Sadly, there are many thousands of industrial sites around the US that are badly contaminated. These are sites where, years ago, companies dumped, spilled, or buried toxic chemicals. The key question for each of these sites is: does it threaten human health? Can its dangerous chemicals travel in water or air to where people live and work?

For years, the US has evaluated these contaminated sites to determine which pose the greatest threat to Americans, and therefore which deserved the greatest attention and resources for getting cleaned up. The most contaminated sites appear on the “Superfund National Priorities List.” They are often referred to as “Superfund” sites.

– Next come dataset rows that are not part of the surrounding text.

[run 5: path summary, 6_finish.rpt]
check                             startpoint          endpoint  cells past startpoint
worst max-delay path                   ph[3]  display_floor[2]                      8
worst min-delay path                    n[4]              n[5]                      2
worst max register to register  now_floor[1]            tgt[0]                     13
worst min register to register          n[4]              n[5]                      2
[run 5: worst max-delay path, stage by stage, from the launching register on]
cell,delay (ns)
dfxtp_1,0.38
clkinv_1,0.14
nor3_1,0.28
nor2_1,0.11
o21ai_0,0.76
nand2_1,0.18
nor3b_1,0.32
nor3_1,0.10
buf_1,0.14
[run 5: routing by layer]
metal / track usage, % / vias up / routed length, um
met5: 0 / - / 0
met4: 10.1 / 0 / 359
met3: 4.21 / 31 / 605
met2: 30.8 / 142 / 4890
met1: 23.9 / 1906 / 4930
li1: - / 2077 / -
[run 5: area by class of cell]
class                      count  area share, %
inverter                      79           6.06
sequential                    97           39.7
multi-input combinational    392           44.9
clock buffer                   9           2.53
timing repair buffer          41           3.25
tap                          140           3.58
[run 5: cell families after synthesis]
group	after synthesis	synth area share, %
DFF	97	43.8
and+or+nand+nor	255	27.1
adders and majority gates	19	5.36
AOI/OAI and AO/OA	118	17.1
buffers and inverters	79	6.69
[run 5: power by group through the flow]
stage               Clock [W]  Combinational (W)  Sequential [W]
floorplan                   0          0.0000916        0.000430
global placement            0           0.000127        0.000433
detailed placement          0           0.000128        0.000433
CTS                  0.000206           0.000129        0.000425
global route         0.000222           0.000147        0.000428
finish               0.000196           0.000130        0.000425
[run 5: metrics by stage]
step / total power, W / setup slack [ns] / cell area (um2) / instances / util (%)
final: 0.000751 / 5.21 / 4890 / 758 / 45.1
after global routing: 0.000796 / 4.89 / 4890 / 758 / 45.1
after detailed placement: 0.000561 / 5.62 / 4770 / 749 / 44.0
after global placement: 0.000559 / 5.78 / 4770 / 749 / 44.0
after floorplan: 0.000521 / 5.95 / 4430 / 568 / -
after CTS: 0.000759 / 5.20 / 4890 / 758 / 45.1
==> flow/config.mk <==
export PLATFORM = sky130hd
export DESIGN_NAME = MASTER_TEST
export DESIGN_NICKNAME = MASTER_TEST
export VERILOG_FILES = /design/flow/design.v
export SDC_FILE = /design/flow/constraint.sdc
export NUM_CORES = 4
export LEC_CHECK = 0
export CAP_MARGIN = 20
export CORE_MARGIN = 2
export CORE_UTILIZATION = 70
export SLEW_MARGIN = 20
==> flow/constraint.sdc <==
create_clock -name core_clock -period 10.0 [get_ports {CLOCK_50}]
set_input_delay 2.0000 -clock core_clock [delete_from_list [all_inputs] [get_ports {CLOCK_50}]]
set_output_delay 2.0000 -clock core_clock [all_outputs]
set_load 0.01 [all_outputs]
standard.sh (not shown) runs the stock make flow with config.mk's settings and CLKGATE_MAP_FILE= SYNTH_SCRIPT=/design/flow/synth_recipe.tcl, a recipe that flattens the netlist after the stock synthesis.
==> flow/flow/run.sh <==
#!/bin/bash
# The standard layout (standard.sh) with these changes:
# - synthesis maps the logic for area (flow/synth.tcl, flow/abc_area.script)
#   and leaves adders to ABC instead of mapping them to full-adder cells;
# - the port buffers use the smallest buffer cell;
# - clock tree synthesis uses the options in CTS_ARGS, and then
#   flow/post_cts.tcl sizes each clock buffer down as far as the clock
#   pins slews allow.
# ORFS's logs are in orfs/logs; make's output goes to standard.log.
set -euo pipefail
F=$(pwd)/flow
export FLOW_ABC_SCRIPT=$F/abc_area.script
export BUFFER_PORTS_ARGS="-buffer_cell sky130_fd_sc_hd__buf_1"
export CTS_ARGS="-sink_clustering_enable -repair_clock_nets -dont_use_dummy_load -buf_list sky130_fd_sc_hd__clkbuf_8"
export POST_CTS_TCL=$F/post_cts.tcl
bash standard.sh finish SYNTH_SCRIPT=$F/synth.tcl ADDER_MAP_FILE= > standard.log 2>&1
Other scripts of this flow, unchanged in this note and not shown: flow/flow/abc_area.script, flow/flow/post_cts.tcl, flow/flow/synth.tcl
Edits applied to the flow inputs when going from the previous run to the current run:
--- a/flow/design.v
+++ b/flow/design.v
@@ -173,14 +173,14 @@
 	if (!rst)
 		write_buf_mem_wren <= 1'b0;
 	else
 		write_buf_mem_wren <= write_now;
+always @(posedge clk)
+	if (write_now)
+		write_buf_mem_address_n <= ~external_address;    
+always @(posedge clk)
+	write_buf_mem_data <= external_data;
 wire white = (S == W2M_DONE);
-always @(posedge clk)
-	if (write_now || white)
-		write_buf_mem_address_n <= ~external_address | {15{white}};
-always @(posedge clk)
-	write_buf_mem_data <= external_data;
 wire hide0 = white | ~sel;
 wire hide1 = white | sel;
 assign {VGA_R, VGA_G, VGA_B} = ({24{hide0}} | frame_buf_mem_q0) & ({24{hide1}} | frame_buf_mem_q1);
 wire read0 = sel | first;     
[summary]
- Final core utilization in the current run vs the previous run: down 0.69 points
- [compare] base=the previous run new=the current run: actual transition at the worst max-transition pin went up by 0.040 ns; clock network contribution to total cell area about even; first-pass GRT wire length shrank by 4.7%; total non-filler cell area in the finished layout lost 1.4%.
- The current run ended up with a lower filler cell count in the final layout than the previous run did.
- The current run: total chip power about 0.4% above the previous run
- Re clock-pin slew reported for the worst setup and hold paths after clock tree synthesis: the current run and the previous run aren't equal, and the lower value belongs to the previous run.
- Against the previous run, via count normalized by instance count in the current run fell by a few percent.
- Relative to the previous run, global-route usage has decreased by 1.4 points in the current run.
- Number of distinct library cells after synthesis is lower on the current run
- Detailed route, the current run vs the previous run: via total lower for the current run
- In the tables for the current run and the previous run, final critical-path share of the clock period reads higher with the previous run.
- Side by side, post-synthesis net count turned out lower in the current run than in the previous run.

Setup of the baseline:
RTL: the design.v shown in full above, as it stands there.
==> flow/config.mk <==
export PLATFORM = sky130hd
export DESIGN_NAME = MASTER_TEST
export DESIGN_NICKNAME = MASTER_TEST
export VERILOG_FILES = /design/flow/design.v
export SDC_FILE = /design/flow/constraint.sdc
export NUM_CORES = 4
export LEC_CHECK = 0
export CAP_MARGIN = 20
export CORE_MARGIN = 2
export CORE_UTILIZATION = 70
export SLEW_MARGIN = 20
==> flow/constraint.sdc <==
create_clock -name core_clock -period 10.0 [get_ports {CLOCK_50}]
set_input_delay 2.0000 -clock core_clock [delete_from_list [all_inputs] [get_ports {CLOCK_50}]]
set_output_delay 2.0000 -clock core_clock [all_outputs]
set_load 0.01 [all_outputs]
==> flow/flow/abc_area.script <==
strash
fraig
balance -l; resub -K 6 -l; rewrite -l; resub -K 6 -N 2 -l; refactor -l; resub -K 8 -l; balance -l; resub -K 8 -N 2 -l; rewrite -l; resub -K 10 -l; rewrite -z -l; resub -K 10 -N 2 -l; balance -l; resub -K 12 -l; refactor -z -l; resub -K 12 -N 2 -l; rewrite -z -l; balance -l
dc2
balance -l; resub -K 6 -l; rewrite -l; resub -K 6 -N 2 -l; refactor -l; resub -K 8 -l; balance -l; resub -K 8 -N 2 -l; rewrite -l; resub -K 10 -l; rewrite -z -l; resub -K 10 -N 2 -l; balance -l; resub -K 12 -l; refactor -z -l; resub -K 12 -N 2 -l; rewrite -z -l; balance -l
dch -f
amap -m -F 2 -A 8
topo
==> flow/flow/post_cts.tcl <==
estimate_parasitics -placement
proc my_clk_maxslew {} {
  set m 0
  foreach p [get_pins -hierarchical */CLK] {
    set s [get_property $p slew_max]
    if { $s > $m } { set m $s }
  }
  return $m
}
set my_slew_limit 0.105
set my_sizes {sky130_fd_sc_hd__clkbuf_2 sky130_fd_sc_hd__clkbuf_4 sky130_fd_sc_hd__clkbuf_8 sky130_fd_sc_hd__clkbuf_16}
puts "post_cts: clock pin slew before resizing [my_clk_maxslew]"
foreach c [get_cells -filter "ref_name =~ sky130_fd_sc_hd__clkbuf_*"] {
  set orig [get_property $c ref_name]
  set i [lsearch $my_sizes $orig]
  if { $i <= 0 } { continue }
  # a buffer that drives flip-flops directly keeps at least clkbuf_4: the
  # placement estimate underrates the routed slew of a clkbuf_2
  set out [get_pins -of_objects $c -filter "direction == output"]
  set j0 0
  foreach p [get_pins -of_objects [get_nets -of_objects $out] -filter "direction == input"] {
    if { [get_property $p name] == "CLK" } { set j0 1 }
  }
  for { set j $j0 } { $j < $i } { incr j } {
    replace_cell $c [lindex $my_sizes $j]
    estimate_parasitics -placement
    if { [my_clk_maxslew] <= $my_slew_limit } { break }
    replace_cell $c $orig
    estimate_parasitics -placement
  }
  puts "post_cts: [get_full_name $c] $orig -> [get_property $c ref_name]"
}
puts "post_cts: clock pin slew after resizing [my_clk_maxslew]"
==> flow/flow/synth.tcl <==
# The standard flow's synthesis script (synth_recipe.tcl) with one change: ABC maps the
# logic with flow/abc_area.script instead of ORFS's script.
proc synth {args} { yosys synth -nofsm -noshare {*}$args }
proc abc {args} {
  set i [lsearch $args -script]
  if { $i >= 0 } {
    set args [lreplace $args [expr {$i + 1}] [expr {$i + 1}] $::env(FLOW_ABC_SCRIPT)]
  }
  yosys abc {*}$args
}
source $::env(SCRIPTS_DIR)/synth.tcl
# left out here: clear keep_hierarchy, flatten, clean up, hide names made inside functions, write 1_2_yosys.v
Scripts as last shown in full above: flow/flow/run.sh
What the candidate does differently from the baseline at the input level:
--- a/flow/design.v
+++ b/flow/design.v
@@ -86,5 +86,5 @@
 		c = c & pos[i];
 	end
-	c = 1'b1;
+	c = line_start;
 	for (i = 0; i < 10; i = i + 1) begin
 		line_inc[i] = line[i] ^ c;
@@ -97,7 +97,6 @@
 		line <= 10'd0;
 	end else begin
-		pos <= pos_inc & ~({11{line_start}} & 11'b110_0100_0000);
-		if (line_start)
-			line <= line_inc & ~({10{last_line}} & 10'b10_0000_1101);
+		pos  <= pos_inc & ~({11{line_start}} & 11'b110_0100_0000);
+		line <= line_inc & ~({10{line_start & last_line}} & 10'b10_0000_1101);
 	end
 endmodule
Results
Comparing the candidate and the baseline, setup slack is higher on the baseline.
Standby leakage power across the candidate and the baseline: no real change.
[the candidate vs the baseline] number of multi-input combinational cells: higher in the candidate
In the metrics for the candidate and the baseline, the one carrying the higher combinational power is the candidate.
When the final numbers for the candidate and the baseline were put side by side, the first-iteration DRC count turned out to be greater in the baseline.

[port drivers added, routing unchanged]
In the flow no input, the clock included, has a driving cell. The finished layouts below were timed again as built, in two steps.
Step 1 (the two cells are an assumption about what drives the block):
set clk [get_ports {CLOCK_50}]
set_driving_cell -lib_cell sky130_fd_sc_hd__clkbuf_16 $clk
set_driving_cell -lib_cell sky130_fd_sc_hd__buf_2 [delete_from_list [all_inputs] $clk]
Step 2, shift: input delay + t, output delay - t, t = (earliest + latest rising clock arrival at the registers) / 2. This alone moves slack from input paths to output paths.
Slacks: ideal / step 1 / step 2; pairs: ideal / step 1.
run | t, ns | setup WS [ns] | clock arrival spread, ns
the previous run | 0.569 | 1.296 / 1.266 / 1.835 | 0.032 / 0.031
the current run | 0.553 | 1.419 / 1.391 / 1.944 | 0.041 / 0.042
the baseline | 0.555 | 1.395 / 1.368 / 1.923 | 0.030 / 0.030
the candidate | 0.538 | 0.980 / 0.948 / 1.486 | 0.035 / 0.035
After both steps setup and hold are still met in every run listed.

The formula used to decide if a contaminated site is dangerous enough to be a “Superfund” site is known as the Hazard Ranking System (“HRS”). You can think of the HRS as asking many different questions all aimed at learning the likelihood that chemicals dumped at that site threaten human health. We have been using the same HRS formula since 1990.

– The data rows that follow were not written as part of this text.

Source: an optimization exercise on an open RTL-to-GDS flow (aim: small area, a short achievable clock period and few clock cycles). Production flows keep margins and buffers that such runs may drop. Only simulation tests tie the RTL to the original design; equivalence was not proved. Power is estimated from default activity; no workload was simulated.

<file path="flow/config.mk">
export PLATFORM = sky130hd
export DESIGN_NAME = ARM_SingleCycle_CPU
export DESIGN_NICKNAME = ARM_SingleCycle_CPU
export VERILOG_FILES = /design/flow/design.v
export SDC_FILE = /design/flow/constraint.sdc
export NUM_CORES = 4
export LEC_CHECK = 0
export CAP_MARGIN = 20
export CORE_MARGIN = 2
export CORE_UTILIZATION = 40
export CTS_BUF_LIST = sky130_fd_sc_hd__clkbuf_8
export PLACE_DENSITY = 0.6
export SLEW_MARGIN = 20
export SYNTH_HIERARCHICAL = 1
export TNS_END_PERCENT = 20
</file>
<file path="flow/constraint.sdc">
create_clock -name core_clock -period 14.0 [get_ports {i_CLK}]
set_input_delay 2.8000 -clock core_clock [delete_from_list [all_inputs] [get_ports {i_CLK}]]
set_output_delay 2.8000 -clock core_clock [all_outputs]
set_load 0.01 [all_outputs]
</file>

Now, however, due to the efforts of those in the Obama EPA, the HRS is scheduled to include the contaminated site’s risk of creating “vapor intrusion”. Vapor intrusion refers to chemicals in the form of a gas (or “vapor”) penetrating (or “intruding” into) the air that people breathe in a home or office. For many years, certain highly toxic chemicals-like TCE, PCE, Vinyl chloride and Benzene-which were dumped many years ago and allowed to bleed down into the soil and groundwater, have been known to vaporize, and then drift back up through the soil, and slip through even concrete basement floors and foundation walls, and into the air that people breathe inside.

Inhaling these types of chemicals is the most dangerous way for humans to be exposed to them.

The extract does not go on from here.